RICHARD WILLIAMSON: Carrying the countryside with you ...

IN THE kitbag of his brain, my father carried the countryside to the trenches a century ago. Peregrines, salmon, tumbling Devon streams, all the wild flowers of the Kentish woods and downs went with him.

In his novel How Dear Is Life, he describes the moment war was declared: “People were waving hats and cheering. Soldiers with fixed bayonets were marching. It was terribly exciting.

“They found themselves below Nelson’s column in Trafalgar Square. The crowd was now singing God Save the King. Philip did not feel like joining in. Now that war was to start at midnight he felt only slight chill and fear. Oh God, what would happen? It was awfully exciting and it was also terrible.”

By November, father was trained as a frontline soldier.

His troop train passed through Chichester where he posted his last letter to his mother before embarkation for France. In his book The Wet Flanders Plain, he described what happened next.

“We marched to a convent at

St Omer, and at twilight, strolling around the grounds looking for chestnuts under the trees, my friend and I came to a grassy knoll where men were standing still and silent, looking towards the east.

“A flicker in the sky, a pause, another flicker like summer lightning. No-one spoke. Then a remote shiver of the air, fainter than the least breeze in the dark trees around us, and a far-away sound as of thunder. It must be Ypres, we whispered to each other in the deepening night.”

Soon he was there, in the trenches of ‘Plugstreet’ (Ploegsteert) wood, for months of the coming winter, as the wood and all inside it were torn apart by shells and bullets. I have recently been back to that wood and found a peaceful scene of 90-year-old oak trees, honeysuckle, and white admiral butterflies in the July sunshine surrounding the gravestones and memorials.

Father’s time there is almost incomprehensible to us today. After being invalided home in early 1915, he returned twice more to the trenches. By 1918 and final return to Britain, his thoughts now were of an opposite experience. Nature, which includes humans, is in a continuously violent state of being.

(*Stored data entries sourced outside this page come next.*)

This is an optimization exercise on Yosys and OpenROAD, whose aim is small area, a short achievable clock period and few clock cycles, not a production implementation.
In this exercise RTL edits were held to simulation tests only and were not proved equivalent to the original.

== run 1 ==
==> flow/design.v <==
module qd_core (
    input  wire        clk,
    input  wire        rst,             
    input  wire        req_valid,
    output wire        req_ready,
    input  wire [31:0] req_value,
    input  wire [31:0] req_cursor,
    input  wire [31:0] req_capacity,
    output wire        wr_valid,
    output wire [31:0] wr_addr,
    output wire [15:0] wr_data,
    output wire [1:0]  wr_be,
    output wire        rsp_valid,
    output wire [31:0] rsp_cursor,
    output wire [3:0]  rsp_len,
    output wire        rsp_status
);
    function [3:0] stp;
        input [3:0] x;
        begin
            stp[3] = (x[0] & x[2]) | (x[1] & x[2]);
            stp[2] = (~x[0] & ~x[1] & x[2]) | (x[0] & x[3]);
            stp[1] = (x[1] & ~x[2]) | (~x[0] & ~x[1] & x[2]) | (x[0] & x[1]) | (x[3]);
            stp[0] = (x[0] & ~x[2]) | (~x[0] & x[2]) | (x[3]);
        end
    endfunction
    function [3:0] dec;
        input [3:0] x;
        begin
            dec[3] = (x[0] & x[1] & x[3]);
            dec[2] = (x[2] & ~x[3]) | (~x[0] & x[3]) | (~x[1] & x[3]);
            dec[1] = (~x[0] & x[1]) | (x[1] & ~x[2] & ~x[3]) | (x[0] & ~x[1] & x[3]);
            dec[0] = (x[0] & ~x[2] & ~x[3]) | (~x[0] & x[3]) | (x[2] & x[3]);
        end
    endfunction
    function [11:0] dec8;
        input [7:0] b;
        reg   [11:0] s, t;
        reg   [12:0] ext;
        integer i, d;
        begin
            s = 12'd0;
            for (i = 0; i < 8; i = i + 1) begin
                ext = {s, b[7 - i]};
                for (d = 0; d < 3; d = d + 1)
                    t[4*d +: 4] = stp({s[4*d +: 3], ext[4*d]});
                s = t;
            end
            dec8 = s;
        end
    endfunction
    function [39:0] dd8;
        input [39:0] acc;
        input [7:0]  b;
        reg   [39:0] s, t;
        reg   [40:0] ext;
        integer i, d;
        begin
            s = acc;
            for (i = 0; i < 8; i = i + 1) begin
                ext = {s, b[7 - i]};
                for (d = 0; d < 10; d = d + 1)
                    if (d <= 7 || (d == 8 && i >= 2) || (d == 9 && i >= 5))
                        t[4*d +: 4] = stp({s[4*d +: 3], ext[4*d]});
                    else
                        t[4*d +: 4] = 4'd0;
                t[39] = 1'b0;        
                s = t;
            end
            dd8 = s;
        end
    endfunction
    reg         conv;        
    reg         beat;        
    reg         rsp;         
    reg         ready;       
    reg         st;          
    reg  [1:0]  cnt;         
    reg  [39:0] acc;         
    reg  [2:0]  p;           
    reg         single;      
    reg  [3:0]  len;         
    reg  [31:0] cur;         
    reg         half_ones;   
    function [39:0] flip;
        input [39:0] x;
        integer k;
        begin
            for (k = 0; k < 10; k = k + 1) flip[4*k +: 4] = x[36-4*k +: 4];
        end
    endfunction
    wire        cap_small = (req_capacity[31:4] == 28'd0) && (req_capacity[3:0] < 4'd10);
    wire        nz3     = |req_value[31:24];
    wire        nz2     = |req_value[23:16];
    wire        nz1     = |req_value[15:8];
    wire [1:0]  top     = nz3 ? 2'd3 : nz2 ? 2'd2 : nz1 ? 2'd1 : 2'd0;
    wire [7:0]  topbyte = nz3 ? req_value[31:24] : nz2 ? req_value[23:16] :
                          nz1 ? req_value[15:8]  : req_value[7:0];
    wire [11:0] top_dec = dec8(topbyte);
    wire [23:0] low_bytes = {req_value[23:16] & {8{nz3}},
                             req_value[15:8]  & {8{nz3 | nz2}},
                             req_value[7:0]   & {8{nz3 | nz2 | nz1}}};
    wire        small_ge10  = (req_value[7:0] >= 8'd10);
    wire        small_ge100 = (req_value[7:0] >= 8'd100);
    wire [7:0]  nxt_byte = (cnt == 2'd3) ? acc[23:16] : (cnt == 2'd2) ? acc[15:8] : acc[7:0];
    wire [39:0] acc_dig  = {acc[39:24],
                            acc[23:16] & {8{cnt != 2'd3}},
                            acc[15:8]  & {8{cnt == 2'd1}},
                            acc[7:0]};
    wire [39:0] dig_step = dd8(flip(acc_dig), nxt_byte);
    wire [39:0] acc_dd   = flip(dig_step);
    wire [39:0] acc_step = {acc_dd[39:16],
                            (cnt == 2'd3) ? acc[15:8] : acc_dd[15:8],
                            (cnt != 2'd1) ? acc[7:0]  : acc_dd[7:0]};
    wire        pz4 = |dig_step[39:32];
    wire        pz3 = |dig_step[31:24];
    wire        pz2 = |dig_step[23:16];
    wire        pz1 = |dig_step[15:8];
    wire [2:0]  p_step = pz4 ? 3'd4 : pz3 ? 3'd3 : pz2 ? 3'd2 : pz1 ? 3'd1 : 3'd0;
    wire        odd_step = pz4 ? ~|dig_step[39:36] : pz3 ? ~|dig_step[31:28] :
                           pz2 ? ~|dig_step[23:20] : pz1 ? ~|dig_step[15:12] :
                           ~|dig_step[7:4];
    wire [3:0]  len_step = (pz4 ? 4'd10 : pz3 ? 4'd8 : pz2 ? 4'd6 : pz1 ? 4'd4 : 4'd2)
                           - {3'd0, odd_step};
    wire [39:0] dig = flip(acc);
    reg  [7:0]  pair;
    always @(*) begin
        case (p)
            3'd4:    pair = dig[39:32];
            3'd3:    pair = dig[31:24];
            3'd2:    pair = dig[23:16];
            3'd1:    pair = dig[15:8];
            default: pair = dig[7:0];
        endcase
    end
    wire [1:0]  step_len = beat ? (single ? 2'd1 : 2'd2) : 2'd0;
    wire        inc_c1   = cur[0] & step_len[0];
    wire        inc_h1   = cur[1] ^ step_len[1];
    wire        inc_c2   = (cur[1] & step_len[1]) | (inc_h1 & inc_c1);
    wire [31:0] cur_next;
    assign cur_next[0] = cur[0] ^ step_len[0];
    assign cur_next[1] = inc_h1 ^ inc_c1;
    genvar gi;
    generate
        for (gi = 2; gi < 32; gi = gi + 1) begin : g_inc
            if (gi == 2) begin : g_first
                assign cur_next[gi] = cur[gi] ^ inc_c2;
            end else if (gi <= 18) begin : g_low
                assign cur_next[gi] = cur[gi] ^ (inc_c2 & (&cur[gi-1:2]));
            end else begin : g_high
                assign cur_next[gi] = cur[gi] ^ (inc_c2 & half_ones & (&cur[gi-1:18]));
            end
        end
    endgenerate
    assign req_ready  = ready;
    assign wr_valid   = beat & ~rst;
    assign wr_addr    = cur;
    assign wr_data    = {4'h3, dec(pair[3:0]), 4'h3, dec(single ? pair[3:0] : pair[7:4])};
    assign wr_be      = {~single, 1'b1};
    assign rsp_valid  = rsp & ~rst;
    assign rsp_cursor = cur_next;
    assign rsp_len    = len;
    assign rsp_status = st;
    always @(posedge clk) begin
        if (rst) begin
            conv  <= 1'b0;
            beat  <= 1'b0;
            rsp   <= 1'b0;
            ready <= 1'b1;
        end else if (req_valid && ready) begin
            cur <= req_cursor;
            half_ones <= &req_cursor[17:2];
            if (cap_small) begin
                st    <= 1'b1;
                len   <= 4'd0;
                conv  <= 1'b0;
                beat  <= 1'b0;
                rsp   <= 1'b1;
                ready <= 1'b1;
            end else begin
                st  <= 1'b0;
                cnt <= top;
                acc <= {top_dec[3:0], top_dec[7:4], top_dec[11:8], 4'd0, low_bytes};
                if (top == 2'd0) begin
                    conv   <= 1'b0;
                    beat   <= 1'b1;
                    p      <= {2'd0, small_ge100};
                    single <= ~small_ge10 | small_ge100;
                    len    <= small_ge100 ? 4'd3 : small_ge10 ? 4'd2 : 4'd1;
                    rsp    <= ~small_ge100;
                    ready  <= ~small_ge100;
                end else begin
                    conv  <= 1'b1;
                    beat  <= 1'b0;
                    rsp   <= 1'b0;
                    ready <= 1'b0;
                end
            end
        end else if (conv) begin
            acc <= acc_step;
            cnt <= cnt - 2'd1;
            if (cnt == 2'd1) begin
                conv   <= 1'b0;
                beat   <= 1'b1;
                p      <= p_step;
                single <= odd_step;
                len    <= len_step;
                rsp    <= (p_step == 3'd0);
                ready  <= (p_step == 3'd0);
            end
        end else if (beat) begin
            cur    <= cur_next;
            half_ones <= &cur_next[17:2];
            single <= 1'b0;
            p      <= p - 3'd1;
            rsp    <= (p == 3'd1);
            ready  <= (p[2:1] == 2'd0);
            if (p == 3'd0) beat <= 1'b0;
        end else begin
            rsp   <= 1'b0;
            ready <= 1'b1;
        end
    end
endmodule
Settings: LEC_CHECK=0, ABC_AREA=1, CAP_MARGIN=20, CORE_MARGIN=2, CORE_UTILIZATION=40, SLEW_MARGIN=20; clock period 16.0 ns.
standard.sh (not shown) runs the stock make flow with config.mk's settings and CLKGATE_MAP_FILE= SYNTH_SCRIPT=/design/flow/synth_recipe.tcl, a recipe that flattens the netlist after the stock synthesis.
==> flow/flow/run.sh <==
#!/bin/bash
# Layout flow: the standard synthesis and layout (standard.sh), with two
# changes to how the layout is made:
#  - the port buffers that global placement inserts are buf_1 cells rather
#    than the delay-buffer cells buffer_ports picks on its own;
set -euo pipefail
export BUFFER_PORTS_ARGS="-buffer_cell sky130_fd_sc_hd__buf_1"
export SETUP_SLACK_MARGIN="${QD_SETUP_MARGIN:-8.5}"
bash standard.sh synth > log_synth.txt 2>&1
bash standard.sh floorplan > log_floorplan.txt 2>&1
bash standard.sh place > log_place.txt 2>&1
bash standard.sh cts > log_cts.txt 2>&1
bash standard.sh route > log_route.txt 2>&1
bash standard.sh finish > log_finish.txt 2>&1
Testbench counts of run 1, summed over its fixed seeds: cycles 15,321.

This had to be reflected in all the stories he now set out to write. Tarka the Otter lives perilously, in continual danger, and is finally destroyed. Salar the Salmon is hunted by lamprey, seal, poacher and on to final age. Chee-kai, the wild Chinese pheasant in The Phasian Bird faces almost daily destruction from gunners and poachers, as does his protector, the farmer who has reared him.

The war pilot, Manfred, in The Gold Falcon, a Byronic tale of the New World, drowns in the Atlantic attempting to fly home to his sick wife and baby. Yet through all of this output, the Phoenix of life arises continuously in his books. Exactly how our strange and dangerous world works.